Testament, tome 3: Humain(e)s, trop humain(e)s

L'ouvrage:
Avril 2034.
Pendant une grande partie de la vie d'Agnès, sa mère a fait des pieds et des mains pour que le convent (les sorcières de la ville) prenne la jeune fille sous son aile, dans l'espoir qu'elle apprendrait à maîtriser son don. Les sorcières ont refusé avec mépris. Or, voilà qu'Agnès est convoquée par le convent. Elle se rend à l'injonction, s'aperçoit que deux autres sorcières ont été convoquées, assiste à un discours enjoignant les trois jeunes filles de s'entraider, et se retrouve avec autant de questions qu'à la réception de la convocation...

Critique:
Il m'a d'abord plu de retrouver les personnages des deux tomes précédent, toujours aussi forts pour se jeter tête la première dans des aventures où ils vont laisser des plumes. J'ai ensuite adoré les voir faire face à des péripéties aussi échevelées que dans les tomes précédents. L'une des plus rocambolesques est sûrement celle où Agnès et ses compagnes se mettent à attaquer une créature ressemblant à un ver géant, et que Géraud leur apprend que... c'est un client. ;-)

Il m'a également plu de retrouver certaines «formules gagnantes», c'est-à-dire, qui ne manquent jamais de me faire rire, comme les conversations entre Agnès et Erfauge, la haine de Zalia (et sa manière de l'exprimer) pour Thomas, etc.
J'ai moins aimé qu'Agnès, ayant dû «choisir» un familier à la hâte, se retrouve avec un chat, alors qu'elle n'aime pas les chats. Qu'elle n'aime pas les chats ne me poserait pas de problèmes, si l'autrice lui avait donné un familier faisant partie des animaux appréciés par notre héroïne. Certes, sa relation avec peut-être Pétronia (© Erfauge) est plus complexe, mais cet aspect du roman m'a un peu agacée.
C'est également avec des situations cocasses que la romancière raconte l'attachement de Bidule à son héroïne.

Alors que je pestais qu'il n'y ait pas de tome 4, et que je me prenais à espérer que peut--être, Jeanne-A Debats continuerait la série un jour, sont arrivés les événements que j'ai beaucoup moins appréciés et qui rendent une suite impossible. J'aurais, de très loin, préféré une fin qui aurait appelé une suite, même si l'autrice n'avait jamais écrit ladite.
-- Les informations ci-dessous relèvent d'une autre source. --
`src/rtl/cpu_types_pkg.sv`:
```
// Shared types for the pipeline controller.
// Register index width and controller FSM states.
package cpu_types_pkg;

    typedef logic [4:0] regbits_t;

    typedef enum logic [1:0] {
        RUN,
        LDSTALL,
        BRPEND,
        HALT
    } pctrl_state_t;

    localparam logic [31:0] STALL_CNT_MAX = 32'hFFFF_FFFF;

endpackage

```
`src/rtl/pipeline_ctrl_hazard_detect.sv`:
```
// Load-use detector: a load in ID/EX writes a register
// that the instruction in IF/ID reads.
module hazard_detect
    import cpu_types_pkg::*;
(
    input  logic     i_dren,
    input  regbits_t i_wsel,
    input  regbits_t i_rs,
    input  regbits_t i_rt,
    output logic     o_load_use
);

    logic w_nonzero;
    logic w_match;

    assign w_nonzero  = (i_wsel != '0);
    assign w_match    = (i_wsel == i_rs) || (i_wsel == i_rt);
    assign o_load_use = i_dren && w_nonzero && w_match;

endmodule

```
`src/rtl/pipeline_ctrl.sv`:
```
// Five-stage pipeline controller: stage enables, flushes,
// halt tracking and a saturating stall counter.
module pipeline_ctrl
    import cpu_types_pkg::*;
(
    input  logic        CLK,
    input  logic        RST,
    input  logic        ihit,
    input  logic        dhit,
    input  logic        memreqMEM,
    input  logic        dRENEX,
    input  logic [4:0]  wselEX,
    input  logic [4:0]  rsDEC,
    input  logic [4:0]  rtDEC,
    input  logic        takenEX,
    input  logic        haltMEM,
    output logic        pc_en,
    output logic        ifid_en,
    output logic        idex_en,
    output logic        exmem_en,
    output logic        memwb_en,
    output logic        ifid_flush,
    output logic        idex_flush,
    output logic        halted,
    output logic [31:0] stall_cnt
);

    pctrl_state_t r_state;
    pctrl_state_t w_next;
    logic         r_halted;
    logic [31:0]  r_stall_cnt;
    logic         w_freeze;
    logic         w_load_use;

    hazard_detect u_hazard (
        .i_dren     (dRENEX),
        .i_wsel     (wselEX),
        .i_rs       (rsDEC),
        .i_rt       (rtDEC),
        .o_load_use (w_load_use)
    );

    assign w_freeze  = memreqMEM && !dhit;
    assign halted    = r_halted;
    assign stall_cnt = r_stall_cnt;

    always_comb begin
        pc_en      = 1'b0;
        ifid_en    = 1'b0;
        idex_en    = 1'b0;
        exmem_en   = 1'b0;
        memwb_en   = 1'b0;
        ifid_flush = 1'b0;
        idex_flush = 1'b0;
        w_next     = r_state;
        if (RST) begin
            ifid_flush = 1'b1;
            idex_flush = 1'b1;
            w_next     = RUN;
        end else begin
            unique case (r_state)
                HALT: w_next = HALT;
                BRPEND: begin
                    // Branch waits out the data access, then squashes.
                    if (dhit) begin
                        pc_en      = 1'b1;
                        ifid_en    = 1'b1;
                        idex_en    = 1'b1;
                        exmem_en   = 1'b1;
                        memwb_en   = 1'b1;
                        ifid_flush = 1'b1;
                        idex_flush = 1'b1;
                        w_next     = RUN;
                    end
                end
                RUN, LDSTALL: begin
                    w_next = RUN;
                    if (w_freeze) begin
                        if (takenEX) w_next = BRPEND;
                    end else if (takenEX) begin
                        pc_en      = 1'b1;
                        ifid_en    = 1'b1;
                        idex_en    = 1'b1;
                        exmem_en   = 1'b1;
                        memwb_en   = 1'b1;
                        ifid_flush = 1'b1;
                        idex_flush = 1'b1;
                    end else if (w_load_use && r_state == RUN) begin
                        idex_en    = 1'b1;
                        exmem_en   = 1'b1;
                        memwb_en   = 1'b1;
                        idex_flush = 1'b1;
                        w_next     = LDSTALL;
                    end else if (!ihit) begin
                        ifid_en    = 1'b1;
                        idex_en    = 1'b1;
                        exmem_en   = 1'b1;
                        memwb_en   = 1'b1;
                        ifid_flush = 1'b1;
                    end else begin
                        pc_en      = 1'b1;
                        ifid_en    = 1'b1;
                        idex_en    = 1'b1;
                        exmem_en   = 1'b1;
                        memwb_en   = 1'b1;
                    end
                end
                default: w_next = RUN;
            endcase
            if (haltMEM && exmem_en) w_next = HALT;
        end
    end

    always_ff @(posedge CLK) begin
        if (RST) begin
            r_state     <= RUN;
            r_halted    <= 1'b0;
            r_stall_cnt <= '0;
        end else begin
            r_state  <= w_next;
            r_halted <= (w_next == HALT);
            if (!pc_en && !r_halted && r_stall_cnt != STALL_CNT_MAX)
                r_stall_cnt <= r_stall_cnt + 32'd1;
        end
    end

endmodule

```
`config.mk`:
```
export PLATFORM = sky130hd
export DESIGN_NAME = pipeline_ctrl
export DESIGN_NICKNAME = d
export VERILOG_FILES = /design/src/rtl/cpu_types_pkg.sv /design/src/rtl/pipeline_ctrl_hazard_detect.sv /design/src/rtl/pipeline_ctrl.sv
export SDC_FILE = /design/constraint.sdc
export NUM_CORES = 1
export LEC_CHECK = 0
export CAP_MARGIN = 20
export CORE_UTILIZATION = 49
export DETAILED_ROUTE_END_ITERATION = 8
export GPL_ROUTABILITY_DRIVEN = 0
export PLACE_DENSITY = 0.82
export SLEW_MARGIN = 0
export SYNTH_ARGS = -nofsm -noshare
export SYNTH_HDL_FRONTEND = slang
export SYNTH_HIERARCHICAL = 1
export SYNTH_SLANG_ARGS = --single-unit
```
`constraint.sdc`:
```
create_clock -name CLK -period 4.2 [get_ports CLK]
set_input_delay 0.84 -clock CLK [delete_from_list [all_inputs] [get_ports CLK]]
set_output_delay 0.84 -clock CLK [all_outputs]
set_load 0.01 [all_outputs]
```
* After elaboration in Yosys (flattened, before gate mapping)
Cells that the tools add are included.
Storage, ports and cells: register bits 35, output and inout port bits 40
Operators by class: add/subtract/negate cells 1, equality and inequality tests 7, multiplexer cells 36, reduce and logical (&&, ||, !) cells 14
Operators with widths (number):
- $add 32x1->32 const B | 1
- $ne 32x32->1 const B | 1
- $mux 1 | 25
- $eq 5x5->1 | 2
- $mux 2 | 5
- $pmux 1 s2 | 5
- $logic_and 1x1->1 | 7
- $eq 2x2->1 const B | 3
- $pmux 2 s3 | 1
- $reduce_bool 5->1 | 1
- $logic_not 1->1 | 3
- $eq 2x1->1 const B | 1
- $logic_not 2->1 | 1
- $reduce_or 2->1 | 1
- $logic_or 1x1->1 | 1

* Longest topological paths before layout
Gate-level depths: netlist of the first run.
depth in word-level cells 12, gate-level depth with buffers 11

* Modules after synthesis
The synthesis of the first run kept the hierarchy.
Modules (own cells, without submodules):
- pipeline_ctrl | instances 1, cells an instance 221, area an instance 1809.2 µm²
- hazard_detect | instances 1, cells an instance 17, area an instance 125.1 µm²

* Worst setup path before layout of the first run
Ideal clock, no wire load.
kind input -> register, start point input wselEX[0], end point register r_stall_cnt[23] (netlist: stall_cnt[23]), arrival time 3.005 ns, setup slack 1.136 ns, stages on the path 10, path buffers 0, cells stage by stage xor2_1 > nor3_1 > nand3_1 > a21oi_1 > nor2b_1 > nand2_1 > a311o_4 > or4_4 > or4_1 > nand2_1
On the way: word-level cells in the longest chain between the ends 12, elaborated cells on any way between the ends 15
Ends and longest elaborated chain:
- start: declaration | line pipeline_ctrl.sv:12 | input logic [4:0] wselEX,
- $eq 5x5->1 / $reduce_bool 5->1 (equally long branches) | line pipeline_ctrl_hazard_detect.sv:17, pipeline_ctrl_hazard_detect.sv:16
- $logic_or 1x1->1 / $logic_and 1x1->1 (equally long branches) | line pipeline_ctrl_hazard_detect.sv:17, pipeline_ctrl_hazard_detect.sv:18
- $logic_and 1x1->1 * | line pipeline_ctrl_hazard_detect.sv:18 | assign o_load_use = i_dren && w_nonzero && w_match;
- via w_load_use | line pipeline_ctrl.sv:33 | logic w_load_use;
- $logic_and 1x1->1 * | line pipeline_ctrl.sv:88 | end else if (w_load_use && r_state == RUN) begin
- $mux 1 * | line pipeline_ctrl.sv:88
- $mux 1 * | line pipeline_ctrl.sv:80 | end else if (takenEX) begin
- $mux 1 * | line pipeline_ctrl.sv:78 | if (w_freeze) begin
- $pmux 1 s2 * | line pipeline_ctrl.sv:61 | unique case (r_state)
- $mux 1 * | line pipeline_ctrl.sv:56 | if (RST) begin
- $logic_not 1->1 * | line pipeline_ctrl.sv:122 | if (!pc_en && !r_halted && r_stall_cnt != STALL_CNT_MAX)
- $logic_and 1x1->1 * (2 in a row) | line pipeline_ctrl.sv:122
- end signal: assignment | line pipeline_ctrl.sv:123 | r_stall_cnt <= r_stall_cnt + 32'd1;
- end: declaration | line pipeline_ctrl.sv:31 | logic [31:0] r_stall_cnt;
The timed path passes the listed nets; every way through them passes the cells marked *. A chain may end at the register's enable or synchronous reset.

* Worst setup path in the final report of the first run
start point input wselEX[1], end point output pc_en
On the way: word-level cells in the longest chain between the ends 9, elaborated cells on any way between the ends 12
Ends and longest elaborated chain:
- $eq 5x5->1 / $reduce_bool 5->1 (equally long branches) | line pipeline_ctrl_hazard_detect.sv:17, pipeline_ctrl_hazard_detect.sv:16
- $logic_or 1x1->1 / $logic_and 1x1->1 (equally long branches) | line pipeline_ctrl_hazard_detect.sv:17, pipeline_ctrl_hazard_detect.sv:18
- $logic_and 1x1->1 * | line pipeline_ctrl_hazard_detect.sv:18
- via w_load_use | line pipeline_ctrl.sv:33
- $logic_and 1x1->1 * | line pipeline_ctrl.sv:88
- $mux 1 * | line pipeline_ctrl.sv:88
- $mux 1 * | line pipeline_ctrl.sv:80
- $mux 1 * | line pipeline_ctrl.sv:78
- $pmux 1 s2 * | line pipeline_ctrl.sv:61
- $mux 1 * | line pipeline_ctrl.sv:56
- end: declaration | line pipeline_ctrl.sv:17 | output logic pc_en,
Marks and branches as above.

==> metrics.md, run 1 <==
| Metric | Value |
|---|---|
| Crit-path max FO | 6 |
| CTS Hold Buffers Added | 0 |
| CTS buffer count | 5 |
| Initial antenna violation count | 0 |
| Clk buf depth | 2 |
| Largest net degree at the start of global routing | 38 |
| Drt initial violations | just over 50 |
| CP Data Arrival Time | 3.06 ns |
| Avg Inst Size Synth | between 8 and 9 sq um |
| CP Launch Type | primary input |
| Most common cell on crit path | clkdlybuf4s50_1 |
| FMAX | between 0.2 and 0.3 GHz |
| Worst Setup End Kind | output pin |
| Syn Nets | 262 |
| Clk slew on worst S/H paths | 0.07 ns |
| Simple-gate share of the synthesized area | 35.7% |
| Maxcap violations | 0 |
| Post-synthesis compound-gate area fraction | under 10% |
| Period utilization | 92.9% |
| Setup TNS | 0 ns |
| Syn Std Cell Area | ~1900 sq um |
| Vias | 1904 |
| Post-synthesis mux area share | 0.517% |
| Area delta synth->final | 39.1% |
| Post-Synth XOR/XNOR Area | 16.8% |
| DIE WIDTH | 64.8 um |
| Final instance area | 2690 sq um |
| Pleak | 0.000914 uW |
| Die Height | 64.8 um |
| Die area | around 4200 sq um |
| Tmin final | ~3.9 ns |
| CTS H-Tree Depth | 2 |
| Post-synth EDFFs | 0 |
| Worst Path Buf+Inv | 2 |
| HP Class | reg2reg |
| Mapped Cells | 238 |
| NumNets Final | 324 |
| Drt wl/cell | ~13 um |
| Post-route ant nets | 0 |
| Detailed-route DRC error count | 0 |
| Final setup viols | 0 |
| Crit path kind | in2out |
| DP HPWL | ~3.3 mm |
| Worst VDD drop | 0.000159 V |
| Fin Clk Skew | 0.00676 ns |
| Status | completed |
| Root Driver | clkbuf_8 |
| Synth Flop Type | dfxtp_1 |
| Share of cells above drive strength 1 | 5.67% |
| Top Family by Delay on Critical Path | simple AND/OR/NAND/NOR gates |
| Sequential element share of the synthesized area | a little over a third |
| RSZ-0062 raised after global routing | false |
| Power Density | 272 nW/um^2 |
| Postcts setup bufs | 0 |
| Worst slew pin tran | 0.821 ns |
| Number of buffers inserted by port buffering | 62 |
| Grt ovf | 0 |
| Slew Viols, Final | 0 |
| Main combinational cell family by area after synthesis | simple AND/OR/NAND/NOR gates |
| I/O pin cnt | between 60 and 70 |
| Final hold vios | 0 |
| First-pass GRT wire length | 7.76 mm |
| CTS resizes | 0 |
| Critical-path cell list | clkdlybuf4s50_1, or4_1, o21ai_1, a21oi_1, nor2b_1, nand2_1, and3_1, clkdlybuf4s50_1 |
| Initial Util | 52.1% |
| Clk sink count | 35 |
| Most frequent cells in the layout | clkdlybuf4s50_1 (62), nor2_1 (37), dfxtp_1 (35) |
| Global Route Usage Sum | 23.4% |
| Adder-cell share of the synthesized area | 0.647% |
| Hold Slack | about 0.53 ns |
| Routed wire length | 4.42 mm |
| Synth Warn # | 6 |
| Peak per-stage delay on the critical path | 0.53 ns |
| Vias in the first global route | 1777 |
| Unique cell type count in the Yosys netlist | 39 |
| Worst slew margin | 44.7% |
| Post-DP Area | 2590 sq um |
| Crit path max-delay cell type | or4_1 |
| Seq cells post-synth | 35 |
| CTS tree | built |
| First-pass DRT Iterations | 4 |
| Post-synthesis async set-or-reset flop share | 0% |
| Clock Latency Late Sink | 0.28 ns |
| Core area | 3720 sq um |
| Rows | 22 |
| Drt via density | approximately 5.5 |
| Inserted Diodes | 0 |
| Most common cell after layout, fill and taps aside | clkdlybuf4s50_1 |
| Critical Path RT | 3.36 ns |
## per-stage QoR
stage	worst slack [ns]	util [%]	std cells	power, uW
3_3_place_gp	0.311	69.7	341	451
5_1_grt	0.152	72.4	348	763
2_1_floorplan	1.14	-	238	401
3_5_place_dp	0.291	69.7	341	453
6_report	0.296	72.4	348	733
4_1_cts	0.297	72.4	348	740
## final cells by class
class                      instances  area [sq um]
clock buffer                       6          72.6
fill                             312          1020
sequential                        35           701
timing repair buffer              65           643
clock inverter                     1          30.0
tap                               48          60.1
inverter                           3          11.3
multi-input combinational        190          1170
## cell usage after synthesis (2+ instances only)
cell | instances | share of area [%]
and2_1 | 2 | 0.65
and3_1 | 6 | 1.9
nand4_1 | 10 | 3.2
xor2_1 | 17 | 7.7
nand3_1 | 16 | 4.1
clkbuf_1 | 7 | 1.4
or4_1 | 2 | 0.78
or3_1 | 2 | 0.65
nor2b_1 | 5 | 1.6
inv_1 | 3 | 0.58
nor2_1 | 37 | 7.2
a21oi_1 | 7 | 1.8
nor3_1 | 12 | 3.1
dfxtp_1 | 35 | 36
o21ai_0 | 7 | 1.8
xnor2_1 | 20 | 9.1
buf_4 | 3 | 1.2
nand2b_1 | 3 | 0.97
nor4_1 | 7 | 2.3
nor4b_1 | 2 | 0.91
and4_1 | 4 | 1.8
nand2_1 | 14 | 2.7
## power breakdown
group | switching, uW | leakage [uW] | internal, uW | total, uW
clock | 114 | 0.0000513 | 174 | 288
combinational | 42.1 | 0.000579 | 55.9 | 98.0
sequential | 8.83 | 0.000283 | 338 | 347
## logic make-up (layout without fill, tap and decap cells)
| family | count (synthesis) | after routing |
|---|---|---|
| flops | 35 | 35 |
| simple gates | 130 | 130 |
| fa+ha+maj | 1 | 1 |
| compound gates | 21 | 21 |
| buf+inv | 13 | 75 |
| mux | 1 | 1 |
| xor+xnor | 37 | 37 |
## worst reg2reg max path, cell delays in order (launching register included)
cell and delay, ns:
dfxtp_1 0.43, and4_1 0.36, nand4_1 0.25, nor4_1 0.78
or4_4 0.28, xor2_1 0.15, nor2_1 0.05
## metal layers
| layer | routed length, um | up-vias | GRT usage [%] | share of wire (%) |
|---|---|---|---|---|
| li1 | - | 966 | - | - |
| met1 | 2040 | 892 | 28.1 | 46 |
| met2 | 2160 | 41 | 41.8 | 49 |
| met3 | 170 | 5 | 5.28 | 3.8 |
| met4 | 42 | 0 | 5.83 | 0.95 |
| met5 | 0 | - | 0 | 0 |
## final timing paths
kind | end | from | slack [ns] | depth (start not counted)
hold / removal | stall_cnt[29]$_SDFFE_PP0P_ | stall_cnt[29]$_SDFFE_PP0P_ | 0.53 | 2
hold reg to reg | stall_cnt[29]$_SDFFE_PP0P_ | stall_cnt[29]$_SDFFE_PP0P_ | 0.53 | 2
setup / recovery | pc_en | wselEX[1] | 0.30 | 8
setup reg to reg | stall_cnt[21]$_SDFFE_PP0P_ | stall_cnt[3]$_SDFFE_PP0P_ | 1.79 | 6
## flip-flops by register name, summed over array words and instances, names as in the netlist
name / flops
halted: 1
stall_cnt: 32
r_state: 2
No activity file was read; power rests on OpenSTA's default activity.
==> inputs of run 2 (changes only) <==
--- a/config.mk
+++ b/config.mk
@@ -6,7 +6,9 @@
 export NUM_CORES = 1
 export LEC_CHECK = 0
 export CAP_MARGIN = 20
-export CORE_UTILIZATION = 49
+export CELL_PAD_IN_SITES_DETAIL_PLACEMENT = 1
+export CELL_PAD_IN_SITES_GLOBAL_PLACEMENT = 1
+export CORE_UTILIZATION = 35
 export DETAILED_ROUTE_END_ITERATION = 8
 export GPL_ROUTABILITY_DRIVEN = 0
 export PLACE_DENSITY = 0.82
==> run 2 against run 1 <==
  * Combinational power about the same
  * Die area up 39%
  * Worst hold slack improved by 0.0085 ns
  * Critical path depth is the same
  * Sequential cell count did not move
  * Non-clock buffer count is the same
  * Sequential power about the same
  * Clock skew down 0.0012 ns
==> metrics.md, run 2 (same netlist as run 1, synthesis figures left out) <==
| Metric | Value |
|---|---|
| Status | completed (unchanged) |
| Fin util | 52.2% (was 72.4%) |
| Clock Latency Late Sink | 0.29 ns (was 0.28 ns) |
| Number of flip-flops in the largest register | 32 (unchanged) |
| DIE WIDTH | 76.3 um (was 64.8 um) |
| Grt ovf | 0 (unchanged) |
| Period utilization | 93.8% (was 92.9%) |
| Die Height | 76.3 um (was 64.8 um) |
| P_sw | 172 uW (was 165 uW) |
| Fin Clk Skew | 0.00559 ns (was 0.00676 ns) |
| Setup slack at placement | 0.254 ns (was 0.291 ns) |
| Final hold vios | 0 (unchanged) |
| Most common cell after layout, fill and taps aside | clkdlybuf4s50_1 (unchanged) |
| FMAX | 0.254 GHz (was 0.256 GHz) |
| CP Data Arrival Time | 3.10 ns (was 3.06 ns) |
| Post-DP Area | 2620 sq um (was 2590 sq um) |
| Rows | 26 (was 22) |
| Clock share of power | 37.4% (was 39.3%) |
| CP Launch Type | primary input (unchanged) |
| Startpoint of the worst hold path | r_state[0]$_SDFF_PP0_ (was stall_cnt[29]$_SDFFE_PP0P_) |
| Worst VDD drop | 0.000133 V (was 0.000159 V) |
| Largest net degree at the start of global routing | 38 (unchanged) |
| Crit path max-delay cell type | or4_1 (unchanged) |
| Drt wl/cell | 15.0 um (was 12.7 um) |
| DP HPWL | 4.23 mm (was 3.30 mm) |
| CTS tree | built (unchanged) |
| Initial Util | 37.2% (was 52.1%) |
| Peak per-stage delay on the critical path | 0.55 ns (was 0.53 ns) |
| CTS buffer count | 5 (unchanged) |
| RSZ-0062 raised after global routing | false (unchanged) |
| Die area | 5830 sq um (was 4200 sq um) |
| Worst slew margin | 43.7% (was 44.7%) |
| CTS Hold Buffers Added | 0 (unchanged) |
| Critical Path RT | 3.36 ns (about the same) |
| Routed wire length | 5.56 mm (was 4.42 mm) |
| Design Power | 716 uW (was 733 uW) |
| Drt via density | 5.23 (was 5.47) |
| I/O pin cnt | 63 (unchanged) |
| Detailed-route DRC error count | 0 (unchanged) |
| Clk sink count | 35 (unchanged) |
| Sequential power share | 48.5% (was 47.4%) |
| Number of buffers inserted by port buffering | 62 (unchanged) |
| First-pass DRT Iterations | 4 (unchanged) |
| CTS resizes | 0 (unchanged) |
| Initial antenna violation count | 0 (unchanged) |
| Root Driver | clkbuf_8 (unchanged) |
| Most common cell on crit path | clkdlybuf4s50_1 (unchanged) |
| Setup TNS | 0 ns (unchanged) |
| Slew Viols, Final | 0 (unchanged) |
| Final setup viols | 0 (unchanged) |
| Critical-path cell list | clkdlybuf4s50_1, or4_1, o21ai_1, a21oi_1, nor2b_1, nand2_1, and3_1, clkdlybuf4s50_1 (unchanged) |
| NumNets Final | 324 (unchanged) |
| Inserted Diodes | 0 (unchanged) |
| Power Density | 264 nW/um^2 (was 272 nW/um^2) |
| HP Class | reg2reg (unchanged) |
| Worst Setup End Kind | output pin (unchanged) |
| Reg2reg path depth | 6 (unchanged) |
| WHS Endpoint | r_state[0]$_SDFF_PP0_ (was stall_cnt[29]$_SDFFE_PP0P_) |
| Postcts setup bufs | 0 (unchanged) |
| Cells on Worst Hold Path | 2 (unchanged) |
| Clk buf depth | 2 (unchanged) |
| Internal Power | 544 uW (was 568 uW) |
| Pleak | 0.000914 uW (about the same) |
| Worst slew pin tran | 0.837 ns (was 0.821 ns) |
| CTS H-Tree Depth | 2 (unchanged) |
| Combinational power share | 14.1% (was 13.4%) |
| Switch share | 24.0% (was 22.5%) |
| Crit path kind | in2out (unchanged) |
| Post-route ant nets | 0 (unchanged) |
| Share of cells above drive strength 1 | 5.98% (was 5.67%) |
| Core area | 5200 sq um (was 3720 sq um) |
| Final instance area | 2720 sq um (was 2690 sq um) |
| Drt initial violations | 82 (was 51) |
| Area delta synth->final | 40.4% (was 39.1%) |
| FF-to-FF Start | stall_cnt[3]$_SDFFE_PP0P_ (unchanged) |
| Tmin final | 3.94 ns (was 3.90 ns) |
| Vias in the first global route | 1960 (was 1777) |
| Reg-to-reg slack, setup | 1.76 ns (was 1.79 ns) |
| Post-route setup slack | 0.259 ns (was 0.296 ns) |
| RR Endpoint | stall_cnt[21]$_SDFFE_PP0P_ (unchanged) |
| Maxcap violations | 0 (unchanged) |
| Most frequent cells in the layout | clkdlybuf4s50_1 (62), nor2_1 (37), dfxtp_1 (35) (unchanged) |
| Clk slew on worst S/H paths | 0.06 ns (was 0.07 ns) |
| First-pass GRT wire length | 9.41 mm (was 7.76 mm) |
| Crit-path max FO | 6 (unchanged) |
| Vias | 1940 (was 1904) |
| Global Route Usage Sum | 20.1% (was 23.4%) |
run 2: power by group through the flow:
| stage | combinational (uW) | sequential, uW | clock, uW |
|---|---|---|---|
| 2_1_floorplan | 45.7 | 355 | 0 |
| 4_1_cts | 102 | 347 | 277 |
| 5_1_grt | 110 | 348 | 294 |
| 3_3_place_gp | 98.6 | 355 | 0 |
| 6_report | 101 | 347 | 268 |
| 3_5_place_dp | 101 | 355 | 0 |
run 2: layer usage:
layer,up-vias,share of wire (%),GRT usage (%)
li1,961,-,-
met1,932,44,24.2
met2,36,51,35.1
met3,11,3.3,3.95
met4,0,1.9,7.69
met5,-,0,0
run 2: layout make-up:
class / count / area [sq um]
inverters: 3 / 11.3
well taps: 70 / 87.6
clock buffers: 8 / 100
fillers: 651 / 2490
repair buffers: 65 / 643
flip-flops and latches: 35 / 701
multi-input cells: 190 / 1170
Je n'ai pas du tout aimé cette fin, mais en tout cas, l'écrivain ne fait aucune incohérence. Il est même évident qu'elle prépare certains éléments de cette fin au long de la série, et qu'il est impossible au lecteur de deviner que tel ou tel élément est un indice menant à cette fin. Agnès étant satisfaite, je devrais l'être, mais non. Je pense que certains lecteurs ne seront pas aussi déçus que moi. Certains verront les choses du point de vue d'Agnès.

En parallèle des événements racontés par l'héroïne, nous découvrons le carnet de Navarre. Il y raconte une partie de son adolescence, et d'autres faits qui, peu à peu, finissent par s'imbriquer dans ce qui arrive en 2034. Cela explique, entre autres, comment Géraud et lui se sont rencontrés.

La version audio que j'ai entendue a été enregistrée par Adeline Chetail pour les éditions Audible Studios.

La comédienne n'a pas démérité. L'éditeur a choisi de ne pas faire interpréter les extraits du carnet de Navarre par un homme, alors que ces passages sont à la première personne du singulier. Je m'en suis étonnée, mais je ne le déplore pas. En effet, Adeline Chetail prend une voix plus grave, plus basses. Bien sûr, le changement de tessiture est dû au fait que Navarre soit un homme, mais le jeu d'Adeline Chetail ne s'en est absolument pas trouvé terni. D'autre part, une autre voix que la sienne, seulement pour le tome 3, aurait peut-être détoné. Moi qui imagine souvent tel ou tel comédien lisant tel ou tel livre, je ne sais pas du tout quelle voix je mettrais sur les extraits du carnet de Navarre. Même lorsque j'imagine l'un d'eux, même parmi mes préférés, je reviens à la voix et à l'interprétation d'Adeline Chetail qui m'a satisfaite.